No lease on life for rent control

by Dan Lynch
Albany Times Union, June 15, 1997
Flanked by a squad of aides, Joe Bruno strode purposefully through the green-carpeted lobby outside the state Senate chamber. His expression was grim -- his mouth a tight, taut line across his face.

I was plopped in one of the fancy chairs outside the chamber, jabbering away on my pocket phone. The Senate majority leader spotted me and stopped. I put away the phone and went over. He'd just emerged from one of those maddening meetings with George Pataki and Shelly Silver.

The topic? Rent control, naturally. That's what has ground New York state government to a halt. We're three months overdue on a state budget. Bills, major and minor, languish in committee.
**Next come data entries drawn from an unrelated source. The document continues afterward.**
$ cat src/rtl/spi_pkg.sv
// Shared types and constants for the SPI slave shifter: FSM state encoding,
// default word width and minimum synchroniser depth.
package spi_pkg;

  typedef enum logic {IDLE, ACTIVE} spi_state_t;

  localparam int SPI_WORD_W   = 8;
  localparam int SPI_MIN_SYNC = 2;

endpackage

$ cat src/rtl/spi_pin_sync.sv
// Multi-flop synchroniser for one asynchronous pin, with a previous-value flop
// so rising and falling edges of the synchronised level can be detected.
module spi_pin_sync #(
  parameter int   STAGES  = 2,
  parameter logic RST_VAL = 1'b0
) (
  input  logic clk,
  input  logic reset,
  input  logic i_pin,
  output logic o_sync,
  output logic o_rise,
  output logic o_fall
);

  logic [STAGES-1:0] r_chain;
  logic              r_prev;

  always_ff @(posedge clk) begin
    if (!reset) begin
      r_chain <= {STAGES{RST_VAL}};
      r_prev  <= RST_VAL;
    end else begin
      r_chain <= {r_chain[STAGES-2:0], i_pin};
      r_prev  <= r_chain[STAGES-1];
    end
  end

  assign o_sync = r_chain[STAGES-1];
  assign o_rise = o_sync & ~r_prev;
  assign o_fall = ~o_sync & r_prev;

endmodule

$ cat src/rtl/spi_slave_shifter.sv
// SPI mode-0 slave front end, oversampled in the clk domain: deserialises MOSI,
// serialises the response word on MISO. Optional SPI_SLAVE_FRAME_ERR_EN adds o_frame_err.
module spi_slave_shifter
  import spi_pkg::*;
#(
  parameter int SYNC_STAGES = SPI_MIN_SYNC,
  parameter int WIDTH       = SPI_WORD_W
) (
  input  logic             clk,
  input  logic             reset,
  output logic             o_slave_rdy,
  output logic             o_rx_done,
`ifdef SPI_SLAVE_FRAME_ERR_EN
  output logic             o_frame_err,
`endif
  output logic [WIDTH-1:0] o_mosi_byte,
  input  logic [WIDTH-1:0] i_miso_byte,
  input  logic             i_spi_clk,
  input  logic             i_spi_mosi,
  input  logic             i_spi_cs_n,
  output logic             o_spi_miso
);

  localparam int CNT_W = (WIDTH > 1) ? $clog2(WIDTH) : 1;

  spi_state_t       r_state, w_state_nxt;
  logic [CNT_W-1:0] r_bit_cnt;
  logic [WIDTH-1:0] r_rx_shift, r_tx_shift, r_mosi_byte;
  logic             r_rx_done, r_spi_miso;

  logic w_sclk_sync, w_sclk_rise, w_sclk_fall;
  logic w_cs_sync, w_cs_rise, w_cs_fall;
  logic w_mosi, w_mosi_rise_unused, w_mosi_fall_unused;
  logic w_last_bit;
  logic [WIDTH-1:0] w_rx_word;

  spi_pin_sync #(.STAGES(SYNC_STAGES), .RST_VAL(1'b0)) u_sync_sclk (
    .clk(clk), .reset(reset), .i_pin(i_spi_clk),
    .o_sync(w_sclk_sync), .o_rise(w_sclk_rise), .o_fall(w_sclk_fall));

  spi_pin_sync #(.STAGES(SYNC_STAGES), .RST_VAL(1'b1)) u_sync_cs (
    .clk(clk), .reset(reset), .i_pin(i_spi_cs_n),
    .o_sync(w_cs_sync), .o_rise(w_cs_rise), .o_fall(w_cs_fall));

  spi_pin_sync #(.STAGES(SYNC_STAGES), .RST_VAL(1'b0)) u_sync_mosi (
    .clk(clk), .reset(reset), .i_pin(i_spi_mosi),
    .o_sync(w_mosi), .o_rise(w_mosi_rise_unused), .o_fall(w_mosi_fall_unused));

  assign w_last_bit = (r_bit_cnt == CNT_W'(WIDTH - 1));
  assign w_rx_word  = {r_rx_shift[WIDTH-2:0], w_mosi};

  always_ff @(posedge clk) begin
    if (!reset) r_state <= IDLE;
    else        r_state <= w_state_nxt;
  end

  always_comb begin
    w_state_nxt = r_state;
    case (r_state)
      IDLE:    if (w_cs_fall) w_state_nxt = ACTIVE;
      ACTIVE:  if (w_cs_rise) w_state_nxt = IDLE;
      default: w_state_nxt = IDLE;
    endcase
  end

`ifdef SPI_SLAVE_FRAME_ERR_EN
  logic r_frame_err;
  assign o_frame_err = r_frame_err;
`endif

  always_ff @(posedge clk) begin
    if (!reset) begin
      r_bit_cnt   <= '0;
      r_rx_shift  <= '0;
      r_tx_shift  <= '0;
      r_mosi_byte <= '0;
      r_rx_done   <= 1'b0;
      r_spi_miso  <= 1'b0;
`ifdef SPI_SLAVE_FRAME_ERR_EN
      r_frame_err <= 1'b0;
`endif
    end else begin
      r_rx_done <= 1'b0;
`ifdef SPI_SLAVE_FRAME_ERR_EN
      r_frame_err <= 1'b0;
`endif
      case (r_state)
        IDLE: begin
          r_spi_miso <= 1'b0;
          if (w_cs_fall) begin
            r_tx_shift <= i_miso_byte;
            r_spi_miso <= i_miso_byte[WIDTH-1];
            r_bit_cnt  <= '0;
          end
        end
        ACTIVE: begin
          if (w_cs_rise) begin
            // A word completing on the same cycle as deselect still counts.
            if (w_sclk_rise && w_last_bit) begin
              r_mosi_byte <= w_rx_word;
              r_rx_done   <= 1'b1;
            end
`ifdef SPI_SLAVE_FRAME_ERR_EN
            else if (r_bit_cnt != '0) begin
              r_frame_err <= 1'b1;
            end
`endif
            r_bit_cnt  <= '0;
            r_rx_shift <= '0;
            r_spi_miso <= 1'b0;
          end else if (w_sclk_rise) begin
            r_rx_shift <= w_rx_word;
            if (w_last_bit) begin
              r_mosi_byte <= w_rx_word;
              r_rx_done   <= 1'b1;
              r_bit_cnt   <= '0;
            end else begin
              r_bit_cnt <= r_bit_cnt + CNT_W'(1);
            end
          end else if (w_sclk_fall) begin
            // Falling edge at count 0 is the word boundary: fetch the next response.
            if (r_bit_cnt != '0) begin
              r_tx_shift <= r_tx_shift << 1;
              r_spi_miso <= r_tx_shift[WIDTH-2];
            end else begin
              r_tx_shift <= i_miso_byte;
              r_spi_miso <= i_miso_byte[WIDTH-1];
            end
          end
        end
        default: r_spi_miso <= 1'b0;
      endcase
    end
  end

  assign o_slave_rdy = (r_state == IDLE);
  assign o_rx_done   = r_rx_done;
  assign o_mosi_byte = r_mosi_byte;
  assign o_spi_miso  = r_spi_miso;

endmodule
Zip, zero, nada. That's what'll happen at the Capitol until this rent control crisis is resolved. Which, apparently, won't be anytime soon.

"How'd it go?'' I asked Joe Bruno.

He rolled his eyes in frustration. "Shelly won't talk. He won't say anything. I'd say, 'Shelly, how can you defend a system like this? How can you let this go on the way it's going?' And he'd just look at me and wouldn't say anything -- not a word.''

If you can find somebody to handle action on this topic, bet big that Bruno, the governor and Silver, the Assembly speaker, will reach no agreement on rent control before the current law expires.
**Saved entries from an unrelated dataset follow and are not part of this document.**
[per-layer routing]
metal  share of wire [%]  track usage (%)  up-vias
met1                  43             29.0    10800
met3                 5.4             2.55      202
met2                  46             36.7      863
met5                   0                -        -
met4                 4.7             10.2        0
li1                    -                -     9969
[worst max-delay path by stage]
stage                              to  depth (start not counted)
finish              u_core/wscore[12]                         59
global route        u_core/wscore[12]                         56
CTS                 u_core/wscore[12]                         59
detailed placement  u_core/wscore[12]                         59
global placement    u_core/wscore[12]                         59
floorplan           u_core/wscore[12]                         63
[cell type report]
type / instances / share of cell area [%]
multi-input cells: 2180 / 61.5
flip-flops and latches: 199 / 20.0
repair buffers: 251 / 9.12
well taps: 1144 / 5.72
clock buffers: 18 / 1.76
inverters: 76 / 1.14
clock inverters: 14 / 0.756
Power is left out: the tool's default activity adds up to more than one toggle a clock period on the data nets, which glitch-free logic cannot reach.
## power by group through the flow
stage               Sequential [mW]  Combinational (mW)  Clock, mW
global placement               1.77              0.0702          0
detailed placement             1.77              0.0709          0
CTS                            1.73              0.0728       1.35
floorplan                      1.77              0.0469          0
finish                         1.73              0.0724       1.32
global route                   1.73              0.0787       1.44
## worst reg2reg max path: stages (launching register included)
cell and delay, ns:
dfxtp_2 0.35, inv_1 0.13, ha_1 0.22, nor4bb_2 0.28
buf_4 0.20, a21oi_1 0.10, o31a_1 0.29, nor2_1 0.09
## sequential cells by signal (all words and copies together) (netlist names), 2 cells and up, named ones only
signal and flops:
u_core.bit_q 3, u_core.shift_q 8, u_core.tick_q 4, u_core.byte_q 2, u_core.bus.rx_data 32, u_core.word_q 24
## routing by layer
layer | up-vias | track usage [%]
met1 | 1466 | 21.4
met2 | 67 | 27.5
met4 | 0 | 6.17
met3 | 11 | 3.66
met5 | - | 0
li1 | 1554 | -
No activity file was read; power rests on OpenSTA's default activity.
### src/rtl/seq_mult_pkg.sv
// Shared types for the sequential shift-add multiplier.
// The 2*WIDTH accumulator type depends on the WIDTH parameter, so it is declared inside the top module.
package seq_mult_pkg;

    typedef enum logic [1:0] {
        IDLE = 2'd0,
        CALC = 2'd1,
        SIGN = 2'd2
    } state_t;

endpackage

### src/rtl/seq_mult_absneg.sv
// Combinational conditional negate.
// abs_mode=1: take the magnitude of x when en=1. abs_mode=0: negate x whenever en=1.
module seq_mult_absneg #(
    parameter int W = 8
) (
    input  logic [W-1:0] x,
    input  logic         en,
    input  logic         abs_mode,
    output logic [W-1:0] y
);

    logic do_negate;

    always_comb begin
        do_negate = en && (!abs_mode || x[W-1]);
        y         = do_negate ? -x : x;
    end

endmodule

### src/rtl/seq_multiplier_param.sv
// Parametrised shift-add sequential multiplier with start/busy/done handshake and synchronous abort.
// Optional macro SEQ_MULT_EARLY_EXIT_EN ends CALC once the remaining multiplier magnitude is zero.
module seq_multiplier_param
    import seq_mult_pkg::*;
#(
    parameter int WIDTH = 8,
    parameter int CNT_W = $clog2(WIDTH + 1)
) (
    input  logic               clk,
    input  logic               reset_n,
    input  logic               start,
    input  logic               abort,
    input  logic               signed_mode,
    input  logic [WIDTH-1:0]   multiplier,
    input  logic [WIDTH-1:0]   multiplicand,
    output logic [2*WIDTH-1:0] product,
    output logic               busy,
    output logic               done
);

    typedef logic [2*WIDTH-1:0] acc_t;

    state_t             state_q, state_d;
    logic [CNT_W-1:0]   cnt_q, cnt_d;
    logic [WIDTH-1:0]   mplr_q, mplr_d;
    acc_t               mcand_q, mcand_d;
    acc_t               acc_q, acc_d;
    logic               neg_q, neg_d;
    acc_t               product_q, product_d;
    logic               busy_q, busy_d;
    logic               done_q, done_d;

    logic [WIDTH-1:0]   mag_a, mag_b;
    acc_t               signed_acc;
    logic [WIDTH-1:0]   mplr_next;
    logic               last_iter;

    seq_mult_absneg #(.W(WIDTH)) u_abs_a (
        .x(multiplier), .en(signed_mode), .abs_mode(1'b1), .y(mag_a)
    );

    seq_mult_absneg #(.W(WIDTH)) u_abs_b (
        .x(multiplicand), .en(signed_mode), .abs_mode(1'b1), .y(mag_b)
    );

    seq_mult_absneg #(.W(2*WIDTH)) u_neg_res (
        .x(acc_q), .en(neg_q), .abs_mode(1'b0), .y(signed_acc)
    );

    always_comb begin
        state_d   = state_q;
        cnt_d     = cnt_q;
        mplr_d    = mplr_q;
        mcand_d   = mcand_q;
        acc_d     = acc_q;
        neg_d     = neg_q;
        product_d = product_q;
        busy_d    = busy_q;
        done_d    = 1'b0;
        mplr_next = mplr_q >> 1;
`ifdef SEQ_MULT_EARLY_EXIT_EN
        last_iter = (cnt_q == CNT_W'(1)) || (mplr_next == '0);
`else
        last_iter = (cnt_q == CNT_W'(1));
`endif

        case (state_q)
            IDLE: begin
                // start has priority over abort here: abort only cancels in-flight work
                if (start) begin
                    mplr_d    = mag_a;
                    mcand_d   = acc_t'(mag_b);
                    neg_d     = signed_mode && (multiplier[WIDTH-1] ^ multiplicand[WIDTH-1]);
                    acc_d     = '0;
                    cnt_d     = CNT_W'(WIDTH);
                    product_d = '0;
                    busy_d    = 1'b1;
                    state_d   = CALC;
                end
            end
            CALC: begin
                if (abort) begin
                    product_d = '0;
                    busy_d    = 1'b0;
                    state_d   = IDLE;
                end else begin
                    if (mplr_q[0]) begin
                        acc_d = acc_q + mcand_q;
                    end
                    mplr_d  = mplr_next;
                    mcand_d = mcand_q << 1;
                    cnt_d   = cnt_q - CNT_W'(1);
                    if (last_iter) begin
                        state_d = SIGN;
                    end
                end
            end
            SIGN: begin
                busy_d  = 1'b0;
                state_d = IDLE;
                if (abort) begin
                    product_d = '0;
                end else begin
                    product_d = signed_acc;
                    done_d    = 1'b1;
                end
            end
            default: begin
                busy_d  = 1'b0;
                state_d = IDLE;
            end
        endcase
    end

    always_ff @(posedge clk or negedge reset_n) begin
        if (!reset_n) begin
            state_q   <= IDLE;
            cnt_q     <= '0;
            mplr_q    <= '0;
            mcand_q   <= '0;
            acc_q     <= '0;
            neg_q     <= 1'b0;
            product_q <= '0;
            busy_q    <= 1'b0;
            done_q    <= 1'b0;
        end else begin
            state_q   <= state_d;
            cnt_q     <= cnt_d;
            mplr_q    <= mplr_d;
            mcand_q   <= mcand_d;
            acc_q     <= acc_d;
            neg_q     <= neg_d;
            product_q <= product_d;
            busy_q    <= busy_d;
            done_q    <= done_d;
        end
    end

    assign product = product_q;
    assign busy    = busy_q;
    assign done    = done_q;

endmodule

### config.mk
export PLATFORM = sky130hd
export DESIGN_NAME = seq_multiplier_param
export DESIGN_NICKNAME = d
export VERILOG_FILES = /design/src/rtl/seq_mult_pkg.sv /design/src/rtl/seq_mult_absneg.sv /design/src/rtl/seq_multiplier_param.sv
export SDC_FILE = /design/constraint.sdc
export NUM_CORES = 1
export LEC_CHECK = 0
export ABC_AREA = 1
export BUFFER_PORTS_ARGS = -buffer_cell sky130_fd_sc_hd__buf_2
export CAP_MARGIN = 5
export CORE_MARGIN = 2
export CORE_UTILIZATION = 40
export CTS_CLUSTER_SIZE = 14
export DETAILED_ROUTE_END_ITERATION = 10
export HOLD_SLACK_MARGIN = 0.1
export SYNTH_ARGS = -nofsm -noshare
export SYNTH_HDL_FRONTEND = slang
export SYNTH_SLANG_ARGS = --single-unit
### constraint.sdc
create_clock -name clk -period 3.3 [get_ports clk]
set_input_delay 0.33 -clock clk [delete_from_list [all_inputs] [get_ports clk]]
set_output_delay 0.33 -clock clk [all_outputs]
set_load 0.005 [all_outputs]
# Word-level counts from Yosys, hierarchy flattened
# Index checks and enable logic that the tools add are counted.
dict set report word_totals {
  out_inout_bits 18
  inputBits 21
  reg_bits 65
}
dict set report classes {
  muxes 28
  add_sub_neg 5
  eq_ne 8
  n_reduce_logical 12
  n_bitwise 1
}
# cell n
set op_table {}
lappend op_table {{two-way mux 16 bit} 8}
lappend op_table {{case mux 16 bit (2 select lines)} 2}
lappend op_table {{case mux 16 bit (3 select lines)} 1}
lappend op_table {{two-way mux 8 bit} 4}
lappend op_table {{adder 16 bit} 1}
lappend op_table {{negation 16 bit} 1}
lappend op_table {{negation 8 bit} 2}
lappend op_table {{case mux 8 bit (2 select lines)} 1}
lappend op_table {{two-way mux 4 bit} 2}
lappend op_table {{!= test 2 bit (second input constant)} 4}
lappend op_table {{case mux 4 bit (2 select lines)} 1}
lappend op_table {{two-way mux 2 bit} 3}
lappend op_table {{AND reduction 2 bit} 3}
lappend op_table {{AND reduction 3 bit} 2}
lappend op_table {{== test 4 x 1 -> 1 bit (second input constant)} 1}
lappend op_table {{two-way mux 1 bit} 4}
lappend op_table {{case mux 2 bit (2 select lines)} 1}
lappend op_table {{AND reduction 4 bit} 1}
lappend op_table {{subtractor 4 x 1 -> 4 bit (second input constant)} 1}
lappend op_table {{logical AND 1 bit} 3}
lappend op_table {{!= test 3 bit (second input constant)} 1}
lappend op_table {{nonzero test 3 bit} 1}
lappend op_table {{== test 2 x 1 -> 1 bit (second input constant)} 1}
lappend op_table {{== test 2 bit (second input constant)} 1}
lappend op_table {{other kinds (4)} 4}

# Depth between registers and ports, before layout
dict set report depth {
  depth_word 4
  depth_mapped 11
  depth_no_buf 11
}

# Modules after synthesis
# A second synthesis with hierarchy kept.
dict set report unflattened {
  cells_unflattened 647
  hier_area_um2 4509.3
}
# module cells_per_inst instances area_each_um2
set by_module_without_submodules {}
lappend by_module_without_submodules {seq_multiplier_param 473 1 3633.5}
lappend by_module_without_submodules {{seq_mult_absneg at u_neg_res} 94 1 465.4}
lappend by_module_without_submodules {{seq_mult_absneg at u_abs_a ...} 40 2 205.2}

# Worst setup path after synthesis
# OpenSTA, ideal clock, no wires.
dict set report synth_path {
  kind {reg-to-reg}
  from {register mcand_q[0]}
  to {register acc_q[12]}
  synth_period_minus_slack_ps 1588
  path_stages_with_launch 12
  setup_ps 118
  path_buffers 0
  path_slack_ps 1712
  t_arrival_ps 1470
  cell_sequence {dfrtp_1 -> ha_1 -> inv_1 -> fa_1 -> inv_1 -> nand3_1 -> nand3_1 -> nand3_1 -> nand3_1 -> nand2_1 -> nand3_1 -> nand2_1}
}
dict set report synth_via {
  elab_chain_cells 4
}
# element line_no
set synth_lines {}
lappend synth_lines {{from (decl)} seq_multiplier_param.sv:26} ;# acc_t mcand_q, mcand_d;
lappend synth_lines {{from (signal assigned)} seq_multiplier_param.sv:130} ;# mcand_q <= mcand_d;
lappend synth_lines {{adder 16 bit} seq_multiplier_param.sv:88} ;# acc_d = acc_q + mcand_q;
lappend synth_lines {{two-way mux 16 bit} seq_multiplier_param.sv:87} ;# if (mplr_q[0]) begin
lappend synth_lines {{two-way mux 16 bit} seq_multiplier_param.sv:82} ;# if (abort) begin
lappend synth_lines {{case mux 16 bit (2 select lines)} seq_multiplier_param.sv:67} ;# case (state_q)
lappend synth_lines {{to (signal assigned)} seq_multiplier_param.sv:121} ;# acc_q <= '0;
lappend synth_lines {{to (signal assigned)} seq_multiplier_param.sv:131} ;# acc_q <= acc_d;
lappend synth_lines {{to (decl)} seq_multiplier_param.sv:27} ;# acc_t acc_q, acc_d;
# Every way passes these cells. The select of a mux whose other input is x is not followed.
# A chain may end at the register's enable or synchronous reset.

# Worst setup path in the final report
dict set report layout_path {
  from {register state_q[0]}
  to {register mcand_q[2]}
}
dict set report layout_via {
  elab_chain_cells 3
  elab_cells_between_ends 7
  classes_between {eq/ne (3); mux (1); reduce/logical (3)}
}
# element line_no
set layout_lines {}
lappend layout_lines {{from (decl)} seq_multiplier_param.sv:23} ;# state_t state_q, state_d;
lappend layout_lines {{from (signal assigned)} seq_multiplier_param.sv:127} ;# state_q <= state_d;
lappend layout_lines {{== test 2 x 1 -> 1 bit / logical NOT 2 bit (equally long branches)} seq_multiplier_param.sv:67}
lappend layout_lines {{!= test 2 bit (no line) / nonzero test 2 bit (equally long branches)} --}
lappend layout_lines {{AND reduction 3 bit (no line)} --}
# Parallel ways exist; a longest one is shown, timed or not.

==> impl_metrics.json <==
{
  "cts_tree": "built",
  "synth_edf_count": 0,
  "cts_root_buf": "clkbuf_8",
  "ys.flop_type": "dfrtp_1",
  "finalClockSkew_ns": 0.01358,
  "busiest_layer": "met2",
  "worst_slew_pin_slew_ns": 0.7654,
  "post-cts-setup-buffers": 0,
  "p_leak_nw": 2.583,
  "die_w_um": 106.5,
  "nNetsFinal": 687,
  "max_freq_ghz": 0.4637,
  "grt-ovfl-total": 0,
  "yosysSeqAreaShare_pct": 38.71,
  "fin_crit_sh_pct": 65.35,
  "place_area_um2": 4519,
  "grtUsageMet1_pct": 26.02,
  "ys_ff_latch": 65,
  "p_per_area_nw_per_um2": 766.2,
  "antenna_found_initial": 0,
  "ant_nets": 0,
  "rsz0062_at_grt": "false",
  "ios": 39,
  "diodes": 0,
  "dpl.hpwl_um": 7528,
  "dr.pass1.iters": 4,
  "grt_max_degree": 34,
  "regArea_um2": 1627,
  "routed_wl_um": 9891,
  "cts_sinks": 65,
  "worstSkewPairLatency_ns": 0.36,
  "vias_per_cell": 4.870,
  "min_path_type": "in2reg",
  "numPortBuffers": 38,
  "use_met3_pct": 3.556,
  "yosysWarnings": 0,
  "synthDominantCellAreaShare_pct": 38.71,
  "multi_input_area_um2": 2183,
  "crit_fanout": 24,
  "async_flop_share_pct": 100.0,
  "setup_viol_count_final": 0,
  "synth_area_um2": 4202,
  "gp_congestion": 0.8881,
  "drc": 0,
  "arrival_ns": 2.39,
  "fp.coreArea_um2": 10280,
  "use_met2_pct": 30.04,
  "grt_pass1_wl_um": 17090,
  "endpoint_kind": "register",
  "num_vias": 3828,
  "outcome": "complete, no violations",
  "min_period_ns": 2.157,
  "drt_iter0_drc": 107,
  "initial_utilization_pct": 40.88,
  "peakVddDrop_v": 0.0004024,
  "cts_buffers": 9,
  "synth_cell_types": 32,
  "die_h_um": 106.5,
  "first_global_vias": 3595,
  "fin_setup_tns_ns": 0,
  "drive_gt1_share_pct": 10.77,
  "fill_cells": 1097,
  "wl_per_cell_um": 12.58,
  "synth_nets": 646,
  "fin_util_pct": 46.06,
  "required_ns": 3.53,
  "final_cell_area_um2": 4733,
  "clk_pin_slew_ns": 0.09,
  "synthCells": 604,
  "cap_viol_max_count": 0,
  "clock_path_buffers": 2,
  "die-area_um2": 11340,
  "ctsHoldBuffers": 1,
  "rows": 37,
  "postSynthAreaPerCell_um2": 6.956,
  "grt.total_usage_pct": 18.80,
  "ctsResizeCount": 0,
  "whs_ns": 0.2443,
  "final_cells": 786,
  "critPathKind": "reg2reg",
  "drv_slew": 0,
  "rrSetupSlack_ns": 1.14,
  "synth_area_leaders": "dfrtp_1, nand2_1, inv_1",
  "hold_viol": 0,
  "dp.cells": 769,
  "h-tree-depth": 3,
  "syn_to_final_growth_pct": 12.66,
  "start_kind": "register",
  "synth_top_cell_by_area": "dfrtp_1",
  "relSlewSlack_pct": 48.97
}
==> sequential cells by signal (all words and copies together), names as in the netlist <==
name     count
mplr_q       8
product     16
state_q      2
mcand_q     16
done         1
cnt_q        4
acc_q       16
busy         1
neg_q        1
==> cell families (layout without fill, tap and decap cells) <==
group / after synthesis / in the layout / share of synthesized area (%)
and+or+nand+nor: 308 / 308 / 31.03
AOI/OAI and AO/OA: 107 / 107 / 13.88
adders and majority gates: 21 / 21 / 6.432
buffers and inverters: 100 / 146 / 9.321
DFF: 65 / 65 / 38.71
xor gates and xnor gates: 3 / 3 / 0.6255
==> critical path: stages, from the launching register on <==
cell and delay, ns:
dfrtp_1 0.44, nand2_2 0.45, clkinv_1 0.56, a21oi_1 0.26, o21ai_0 0.12, o211ai_1 0.09, o21ai_0 0.10
==> cell type report <==
class                      count  share of cell area [%]
multi-input combinational    439                   46.13
sequential                    65                   34.36
inverter                      89                   7.058
timing repair buffer          41                   4.547
tap                          136                   3.595
clock buffer                  10                   2.908
clock inverter                 6                   1.401
==> worst paths after layout <==
| kind | start | end | depth (start not counted) |
|---|---|---|---|
| worst min-delay path | multiplier[7] | mplr_q[7]$_DFFE_PN0P_ | 3 |
| worst max-delay path | state_q[0]$_DFFE_PN0P_ | mcand_q[2]$_DFFE_PN0P_ | 6 |
| min in group asynchronous | reset_n | acc_q[15]$_DFFE_PN0P_ | 2 |
| max in group asynchronous | reset_n | acc_q[5]$_DFFE_PN0P_ | 3 |
| worst max register to register | state_q[0]$_DFFE_PN0P_ | mcand_q[2]$_DFFE_PN0P_ | 6 |
| worst min register to register | product[4]$_DFFE_PN0P_ | product[4]$_DFFE_PN0P_ | 2 |
==> power by group <==
part | switching [W] | internal, W
logic | 0.00112 | 0.000558
registers | 0.000213 | 0.00102
clock network | 0.000347 | 0.000371
==> stage by stage <==
step	total power, W	setup slack, ns
3_3_place_gp	0.002888	1.226
3_5_place_dp	0.002928	1.155
4_1_cts	0.003654	1.126
6_report	0.003627	1.143
2_1_floorplan	0.002510	1.712
5_1_grt	0.003987	0.8746
==> layout by cell type, fill, tap and decap left out, types with 4 or more instances in the layout <==
cell	count
clkbuf_8	10
buf_2	38
nand2_1	200
o21ai_0	52
dfrtp_1	65
inv_1	82
nor2_1	33
a21oi_1	34
o31ai_1	6
inv_2	5
o22ai_1	4
nor3_1	7
ha_1	20
nand4_1	8
nand3_1	47
o211ai_1	8
==> synthesized netlist by cell type (7+ instances only) <==
cell type,count
dfrtp_1,65
o211ai_1,8
o21ai_0,52
inv_1,82
ha_1,20
nand3_1,47
buf_2,7
nand4_1,8
nand2_1,200
nor2_1,33
nor3_1,7
a21oi_1,34
==> layer usage <==
layer | wire length (um) | vias up | share of wire, %
li1 | - | 2034 | -
met1 | 4945 | 1718 | 50
met2 | 4456 | 63 | 45
met3 | 337 | 13 | 3.4
met4 | 152 | 0 | 1.5
met5 | 0 | - | 0
Power figures use the tool's default switching activity.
That agonized scream you'll hear at midnight Sunday will be rent control going over the cliff. That's the expression they use at the Capitol to describe the statute's expiration. It means that, come Monday morning, more than 2 million tenants in the New York metropolitan area will face huge rent hikes when their leases are up.

Rent control was born with the end of World War II. With vets returning home to hunt for jobs in a shrinking, post-wartime economy -- and scrambling for housing at the same time -- rent control made perfect sense.

Then, it did. But every three years -- each time the system was scheduled to expire -- legislators from the city howled. Who's going to vote for somebody who essentially voted to have rents raised on his constituents?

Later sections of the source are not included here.